When a line of the entries contains "automatic", please list that line.

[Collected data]

___

`src/rtl/cad_pkg.sv`:
```
// constants for the cpu8 instruction decode and effective-address block
package cad_pkg;
  // ----------------------------------------
  // addressing mode high nibbles
  // ----------------------------------------
  localparam logic [3:0] MODE_IMM  = 4'ha;
  localparam logic [3:0] MODE_DIR  = 4'hb;
  localparam logic [3:0] MODE_EXT  = 4'hc;
  localparam logic [3:0] MODE_IX2  = 4'hd;
  localparam logic [3:0] MODE_IX1  = 4'he;
  localparam logic [3:0] MODE_IX   = 4'hf;
  localparam logic [3:0] RMW_DIR   = 4'h3;
  localparam logic [3:0] RMW_INHA  = 4'h4;
  localparam logic [3:0] RMW_INHX  = 4'h5;
  localparam logic [3:0] RMW_IX1   = 4'h6;
  localparam logic [3:0] RMW_IX    = 4'h7;
  localparam logic [3:0] GRP_BTB   = 4'h0;
  localparam logic [3:0] GRP_BSC   = 4'h1;
  localparam logic [3:0] GRP_REL   = 4'h2;
  // ----------------------------------------
  // individual opcodes
  // ----------------------------------------
  localparam logic [3:0] LO_CPX                 = 4'h3;
  localparam logic [3:0] LO_ASR                 = 4'h7;
  localparam logic [7:0] OP_BRANCH_IRQ_PIN_LOW  = 8'h2e;
  localparam logic [7:0] OP_BRANCH_IRQ_PIN_HIGH = 8'h2f;
  localparam logic [7:0] OP_BRANCH_TO_SUB       = 8'had;
  localparam logic [7:0] OP_COPY_ACC_TO_INDEX   = 8'h97;
  localparam logic [7:0] OP_COPY_INDEX_TO_ACC   = 8'h9f;
  localparam logic [7:0] OP_SET_CARRY           = 8'h99;
  localparam logic [7:0] OP_CLEAR_CARRY         = 8'h98;
  localparam logic [7:0] OP_SET_INT_MASK        = 8'h9b;
  localparam logic [7:0] OP_CLEAR_INT_MASK      = 8'h9a;
  localparam logic [7:0] OP_RETURN_FROM_INT     = 8'h80;
  localparam logic [7:0] OP_RETURN_FROM_SUB     = 8'h81;
  localparam logic [7:0] OP_SOFTWARE_INT        = 8'h83;
  localparam logic [7:0] OP_RESET_STACK_PTR     = 8'h9c;
  localparam logic [7:0] OP_NO_OPERATION        = 8'h9d;
  // ----------------------------------------
  // cycle counts
  // ----------------------------------------
  localparam logic [3:0] CYC_IMM  = 4'h2;
  localparam logic [3:0] CYC_DIR  = 4'h3;
  localparam logic [3:0] CYC_EXT  = 4'h4;
  localparam logic [3:0] CYC_IX2  = 4'h5;
  localparam logic [3:0] CYC_IX1  = 4'h4;
  localparam logic [3:0] CYC_IX   = 4'h3;
  localparam logic [3:0] CYC_BIT  = 4'h5;
  localparam logic [3:0] CYC_REL  = 4'h3;
  localparam logic [3:0] CYC_BSR  = 4'h6;
  localparam logic [3:0] CYC_RMWI = 4'h3;
  localparam logic [3:0] CYC_RMWD = 4'h5;
  localparam logic [3:0] CYC_RMW1 = 4'h6;
  localparam logic [3:0] CYC_CTL  = 4'h2;
  localparam logic [3:0] CYC_RTI  = 4'h9;
  localparam logic [3:0] CYC_RTS  = 4'h6;
  localparam logic [3:0] CYC_SWI  = 4'ha;
  // ----------------------------------------
  // decoded addressing mode, one-hot
  // ----------------------------------------
  typedef enum logic [9:0] {
    AM_INH = 10'h001, AM_IMM = 10'h002, AM_DIR = 10'h004, AM_EXT = 10'h008,
    AM_IX  = 10'h010, AM_IX1 = 10'h020, AM_IX2 = 10'h040, AM_REL = 10'h080,
    AM_BSC = 10'h100, AM_BTB = 10'h200
  } cad_mode_t;
  // sequencer states, one-hot
  typedef enum logic [3:0] {
    ST_OPC = 4'h1, ST_B1 = 4'h2, ST_B2 = 4'h4, ST_DONE = 4'h8
  } cad_state_t;
endpackage

```
`src/rtl/cad_byte_store.sv`:
```
// small store holding the opcode and its two operand bytes
`timescale 1ns/1ps
module cad_byte_store (
  input  wire logic       clk,
  input  wire logic       sys_rst,
  input  wire logic       wr_en,
  input  wire logic [1:0] wr_idx,
  input  wire logic [7:0] wr_data,
  input  wire logic [1:0] rd_idx,
  output logic      [7:0] rd_data_q
);
  logic [7:0] mem_q [0:2];
  logic [7:0] rd_d;

  // ----------------------------------------
  // read select
  // ----------------------------------------
  always_comb begin
    rd_d = (rd_idx > 2'h2) ? 8'h00 : mem_q[rd_idx];
  end

  // write port and registered read
  always_ff @(posedge clk or posedge sys_rst) begin
    if (sys_rst) begin
      mem_q[0]  <= 8'h00;
      mem_q[1]  <= 8'h00;
      mem_q[2]  <= 8'h00;
      rd_data_q <= 8'h00;
    end else begin
      if (wr_en && wr_idx <= 2'h2) begin
        mem_q[wr_idx] <= wr_data;
      end
      rd_data_q <= rd_d;
    end
  end
endmodule

```
`src/rtl/cad_decode.sv`:
```
// instruction decode and effective-address generation for an 8-bit core
`timescale 1ns/1ps
module cad_decode (
  input  wire logic        clk,
  input  wire logic        sys_rst,
  input  wire logic        start,        // begin an instruction at pc
  input  wire logic [15:0] pc,           // opcode address
  input  wire logic [7:0]  index_reg,
  input  wire logic        cond_true,    // ccr branch condition from datapath
  input  wire logic        irq_pin,
  input  wire logic        mem_valid,    // fetch data valid
  input  wire logic [7:0]  mem_rdata,
  input  wire logic [7:0]  bit_byte,     // operand byte for bit test-branch
  output logic             fetch_req_q,
  output logic [15:0]      fetch_addr_q,
  output logic             done_q,       // one-cycle decode complete
  output logic [7:0]       opcode_q,
  output cad_pkg::cad_mode_t mode_q,
  output logic [15:0]      eff_addr_q,
  output logic [15:0]      next_pc_q,
  output logic [1:0]       length_q,
  output logic [3:0]       cycles_q,
  output logic [2:0]       bit_num_q,
  output logic             bit_set_op_q, // set vs clear for bit ops
  output logic             use_index_q,  // compare against index
  output logic             carry_val_q,  // tested bit for the carry flag
  output logic             carry_we_q,
  output logic             undefined_q
);
  // ----------------------------------------
  // decode helpers
  // ----------------------------------------
  // byte length from opcode
  function automatic logic [1:0] op_len(input logic [7:0] op);
    logic [3:0] hi;
    hi = op[7:4];
    case (hi)
      cad_pkg::GRP_BTB, cad_pkg::MODE_EXT, cad_pkg::MODE_IX2: op_len = 2'h3;
      cad_pkg::RMW_INHA, cad_pkg::RMW_INHX, cad_pkg::RMW_IX,
      cad_pkg::MODE_IX, 4'h8, 4'h9: op_len = 2'h1;
      default: op_len = 2'h2;
    endcase
  endfunction

  // undefined opcodes in the map
  function automatic logic op_undef(input logic [7:0] op);
    logic [3:0] lo;
    lo = op[3:0];
    op_undef = 1'b0;
    case (op[7:4])
      cad_pkg::RMW_DIR, cad_pkg::RMW_INHA, cad_pkg::RMW_INHX,
      cad_pkg::RMW_IX1, cad_pkg::RMW_IX:
        op_undef = (lo == 4'h1) || (lo == 4'h2) || (lo == 4'h5) || (lo == 4'hb) ||
                   (op == 8'h3e) || (op == 8'h4e) || (op == 8'h5e) ||
                   (op == 8'h6e) || (op == 8'h7e) || (op == 8'h5f && 1'b0);
      4'h8:    op_undef = !(op == cad_pkg::OP_RETURN_FROM_INT ||
                            op == cad_pkg::OP_RETURN_FROM_SUB ||
                            op == cad_pkg::OP_SOFTWARE_INT ||
                            lo == 4'he || lo == 4'hf);
      4'h9:    op_undef = (lo < 4'h7) || (lo == 4'he);
      cad_pkg::MODE_IMM:
        op_undef = (lo == 4'h7) || (lo == 4'hc) || (lo == 4'hf);
      default: op_undef = 1'b0;
    endcase
  endfunction

  // 8-bit signed offset added to a base
  function automatic logic [15:0] rel_tgt(input logic [15:0] base, input logic [7:0] off);
    rel_tgt = base + {{8{off[7]}}, off};
  endfunction

  // ----------------------------------------
  // sequencer state
  // ----------------------------------------
  cad_pkg::cad_state_t st_q, st_d;
  logic [15:0] fa_d;
  logic        fr_d;
  logic [1:0]  wr_idx;
  logic        wr_en;
  logic [1:0]  got_q, got_d;
  logic [7:0]  op_s, b1_s, b2_s;
  logic [7:0]  b1_q, b1_d;
  logic [7:0]  rd_data;

  cad_byte_store u_store (
    .clk       (clk),
    .sys_rst   (sys_rst),
    .wr_en     (wr_en),
    .wr_idx    (wr_idx),
    .wr_data   (mem_rdata),
    .rd_idx    (2'h0),
    .rd_data_q (rd_data)
  );

  // fetch sequencing: one byte per accepted fetch
  always_comb begin
    st_d   = st_q;
    fa_d   = fetch_addr_q;
    fr_d   = fetch_req_q;
    got_d  = got_q;
    b1_d   = b1_q;
    wr_en  = 1'b0;
    wr_idx = got_q;
    case (st_q)
      cad_pkg::ST_OPC: begin
        if (start && !fetch_req_q) begin
          fr_d  = 1'b1;
          fa_d  = pc;
          got_d = 2'h0;
        end else if (fetch_req_q && mem_valid) begin
          wr_en = 1'b1;
          got_d = 2'h1;
          if (op_len(mem_rdata) == 2'h1) begin
            fr_d = 1'b0;
            st_d = cad_pkg::ST_DONE;
          end else begin
            fa_d = fetch_addr_q + 16'h0001;
            st_d = cad_pkg::ST_B1;
          end
        end
      end
      cad_pkg::ST_B1: begin
        if (mem_valid) begin
          wr_en = 1'b1;
          b1_d  = mem_rdata;
          got_d = 2'h2;
          if (op_len(opcode_q) == 2'h2) begin
            fr_d = 1'b0;
            st_d = cad_pkg::ST_DONE;
          end else begin
            fa_d = fetch_addr_q + 16'h0001;
            st_d = cad_pkg::ST_B2;
          end
        end
      end
      cad_pkg::ST_B2: begin
        if (mem_valid) begin
          wr_en = 1'b1;
          got_d = 2'h3;
          fr_d  = 1'b0;
          st_d  = cad_pkg::ST_DONE;
        end
      end
      cad_pkg::ST_DONE: st_d = cad_pkg::ST_OPC;
      default:          st_d = cad_pkg::ST_OPC;
    endcase
  end

  always_ff @(posedge clk or posedge sys_rst) begin
    if (sys_rst) begin
      st_q         <= cad_pkg::ST_OPC;
      fetch_addr_q <= 16'h0000;
      fetch_req_q  <= 1'b0;
      got_q        <= 2'h0;
      b1_q         <= 8'h00;
    end else begin
      st_q         <= st_d;
      fetch_addr_q <= fa_d;
      fetch_req_q  <= fr_d;
      got_q        <= got_d;
      b1_q         <= b1_d;
    end
  end

  // ----------------------------------------
  // decode and address generation
  // ----------------------------------------
  // bytes as they stand when the final byte lands
  always_comb begin
    op_s = (st_q == cad_pkg::ST_OPC) ? mem_rdata : opcode_q;
    b1_s = (st_q == cad_pkg::ST_B1) ? mem_rdata : b1_q;
    b2_s = mem_rdata;
  end

  logic [7:0]  opc_d;
  cad_pkg::cad_mode_t mode_d;
  logic [15:0] ea_d, np_d;
  logic [3:0]  cyc_d;
  logic        done_d, take;
  logic [8:0]  lo_sum;
  logic [7:0]  hi_byte;
  logic        tested;

  always_comb begin
    done_d  = (st_d == cad_pkg::ST_DONE) && (st_q != cad_pkg::ST_DONE);
    opc_d   = (st_q == cad_pkg::ST_OPC && wr_en) ? mem_rdata : opcode_q;
    mode_d  = cad_pkg::AM_INH;
    ea_d    = 16'h0000;
    cyc_d   = cad_pkg::CYC_CTL;
    np_d    = pc + {14'h0000, op_len(op_s)};
    take    = cond_true;
    tested  = bit_byte[op_s[3:1]];
    lo_sum  = {1'b0, index_reg} + {1'b0, b2_s};
    hi_byte = b1_s + {7'h00, lo_sum[8]};
    case (op_s[7:4])
      cad_pkg::GRP_BTB: begin
        mode_d = cad_pkg::AM_BTB;
        ea_d   = {8'h00, b1_s};
        cyc_d  = cad_pkg::CYC_BIT;
        take   = op_s[0] ? !tested : tested;
        if (take) np_d = rel_tgt(pc + 16'h0003, b2_s);
      end
      cad_pkg::GRP_BSC: begin
        mode_d = cad_pkg::AM_BSC;
        ea_d   = {8'h00, b1_s};
        cyc_d  = cad_pkg::CYC_BIT;
      end
      cad_pkg::GRP_REL: begin
        mode_d = cad_pkg::AM_REL;
        cyc_d  = cad_pkg::CYC_REL;
        if (op_s == cad_pkg::OP_BRANCH_IRQ_PIN_LOW)  take = !irq_pin;
        if (op_s == cad_pkg::OP_BRANCH_IRQ_PIN_HIGH) take = irq_pin;
        ea_d = rel_tgt(pc + 16'h0002, b1_s);
        if (take) np_d = ea_d;
      end
      cad_pkg::RMW_INHA, cad_pkg::RMW_INHX: cyc_d = cad_pkg::CYC_RMWI;
      cad_pkg::RMW_DIR: begin
        mode_d = cad_pkg::AM_DIR;
        ea_d   = {8'h00, b1_s};
        cyc_d  = cad_pkg::CYC_RMWD;
      end
      cad_pkg::RMW_IX: begin
        mode_d = cad_pkg::AM_IX;
        ea_d   = {8'h00, index_reg};
        cyc_d  = cad_pkg::CYC_RMWD;
      end
      cad_pkg::RMW_IX1: begin
        mode_d = cad_pkg::AM_IX1;
        ea_d   = {8'h00, index_reg} + {8'h00, b1_s};
        cyc_d  = cad_pkg::CYC_RMW1;
      end
      4'h8: begin
        case (op_s)
          cad_pkg::OP_RETURN_FROM_INT: cyc_d = cad_pkg::CYC_RTI;
          cad_pkg::OP_RETURN_FROM_SUB: cyc_d = cad_pkg::CYC_RTS;
          cad_pkg::OP_SOFTWARE_INT:    cyc_d = cad_pkg::CYC_SWI;
          default:                     cyc_d = cad_pkg::CYC_CTL;
        endcase
      end
      4'h9: cyc_d = cad_pkg::CYC_CTL;
      cad_pkg::MODE_IMM: begin
        mode_d = cad_pkg::AM_IMM;
        ea_d   = pc + 16'h0001;
        cyc_d  = cad_pkg::CYC_IMM;
        if (op_s == cad_pkg::OP_BRANCH_TO_SUB) begin
          mode_d = cad_pkg::AM_REL;
          ea_d   = rel_tgt(pc + 16'h0002, b1_s);
          np_d   = ea_d;
          cyc_d  = cad_pkg::CYC_BSR;
        end
      end
      cad_pkg::MODE_DIR: begin
        mode_d = cad_pkg::AM_DIR;
        ea_d   = {8'h00, b1_s};
        cyc_d  = cad_pkg::CYC_DIR;
      end
      cad_pkg::MODE_EXT: begin
        mode_d = cad_pkg::AM_EXT;
        ea_d   = {b1_s, b2_s};
        cyc_d  = cad_pkg::CYC_EXT;
      end
      cad_pkg::MODE_IX2: begin
        mode_d = cad_pkg::AM_IX2;
        ea_d   = {hi_byte, lo_sum[7:0]};
        cyc_d  = cad_pkg::CYC_IX2;
      end
      cad_pkg::MODE_IX1: begin
        mode_d = cad_pkg::AM_IX1;
        ea_d   = {8'h00, index_reg} + {8'h00, b1_s};
        cyc_d  = cad_pkg::CYC_IX1;
      end
      cad_pkg::MODE_IX: begin
        mode_d = cad_pkg::AM_IX;
        ea_d   = {8'h00, index_reg};
        cyc_d  = cad_pkg::CYC_IX;
      end
      default: mode_d = cad_pkg::AM_INH;
    endcase
  end

  // results update only as an instruction completes, except opcode_q (loads when the opcode byte lands) and done_q
  always_ff @(posedge clk or posedge sys_rst) begin
    if (sys_rst) begin
      opcode_q     <= 8'h00;
      mode_q       <= cad_pkg::AM_INH;
      eff_addr_q   <= 16'h0000;
      next_pc_q    <= 16'h0000;
      length_q     <= 2'h0;
      cycles_q     <= 4'h0;
      bit_num_q    <= 3'h0;
      bit_set_op_q <= 1'b0;
      use_index_q  <= 1'b0;
      carry_val_q  <= 1'b0;
      carry_we_q   <= 1'b0;
      undefined_q  <= 1'b0;
      done_q       <= 1'b0;
    end else begin
      opcode_q <= opc_d;
      done_q   <= done_d;
      if (done_d) begin
        mode_q       <= mode_d;
        eff_addr_q   <= ea_d;
        next_pc_q    <= np_d;
        length_q     <= op_len(op_s);
        cycles_q     <= cyc_d;
        bit_num_q    <= op_s[3:1];
        bit_set_op_q <= !op_s[0];
        use_index_q  <= (op_s[3:0] == cad_pkg::LO_CPX) && (op_s[7:4] >= cad_pkg::MODE_IMM);
        carry_val_q  <= tested;
        carry_we_q   <= (op_s[7:4] == cad_pkg::GRP_BTB);
        undefined_q  <= op_undef(op_s);
      end
    end
  end

  // ----------------------------------------
  // checks
  // ----------------------------------------
  // stored opcode read back one cycle after done, before any new fetch lands
  store_opcode_a: assert property (@(posedge clk) disable iff (sys_rst)
    done_q |=> rd_data == opcode_q)
    else $error("stored opcode differs from decoded opcode");
  bit_cycles_a: assert property (@(posedge clk) disable iff (sys_rst)
    done_q && (opcode_q[7:5] == 3'h0) |-> cycles_q == 4'h5)
    else $error("bit op cycle count wrong");
  bsc_page_zero_a: assert property (@(posedge clk) disable iff (sys_rst)
    done_q && opcode_q[7:4] == 4'h1 |-> eff_addr_q[15:8] == 8'h00 && length_q == 2'h2)
    else $error("bit set/clear address not page zero");
  rel_len_a: assert property (@(posedge clk) disable iff (sys_rst)
    done_q && opcode_q[7:4] == 4'h2 |-> length_q == 2'h2 && cycles_q == 4'h3)
    else $error("branch length or cycles wrong");
  bsr_cycles_a: assert property (@(posedge clk) disable iff (sys_rst)
    done_q && opcode_q == 8'had |-> cycles_q == 4'h6 && mode_q == cad_pkg::AM_REL)
    else $error("subroutine branch decode wrong");
  ctl_cycles_a: assert property (@(posedge clk) disable iff (sys_rst)
    done_q && opcode_q == 8'h97 |-> cycles_q == 4'h2 && length_q == 2'h1)
    else $error("transfer decode wrong");
  swi_cycles_a: assert property (@(posedge clk) disable iff (sys_rst)
    done_q && opcode_q == 8'h83 |-> cycles_q == 4'ha)
    else $error("software interrupt cycles wrong");
  btb_carry_a: assert property (@(posedge clk) disable iff (sys_rst)
    done_q && opcode_q[7:4] == 4'h0 |-> carry_we_q)
    else $error("tested bit not sent to carry");
  cpx_index_a: assert property (@(posedge clk) disable iff (sys_rst)
    done_q && opcode_q == 8'ha3 |-> use_index_q)
    else $error("index compare not flagged");
  fetch_done_a: assert property (@(posedge clk) disable iff (sys_rst)
    fetch_req_q && mem_valid && st_q == cad_pkg::ST_OPC && mem_rdata[7:4] == 4'hf
    |=> done_q && !fetch_req_q)
    else $error("one-byte indexed fetch did not finish");
endmodule

```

___

■ Exercise result:
  function automatic logic [1:0] op_len(input logic [7:0] op);
  function automatic logic op_undef(input logic [7:0] op);
  function automatic logic [15:0] rel_tgt(input logic [15:0] base, input logic [7:0] off);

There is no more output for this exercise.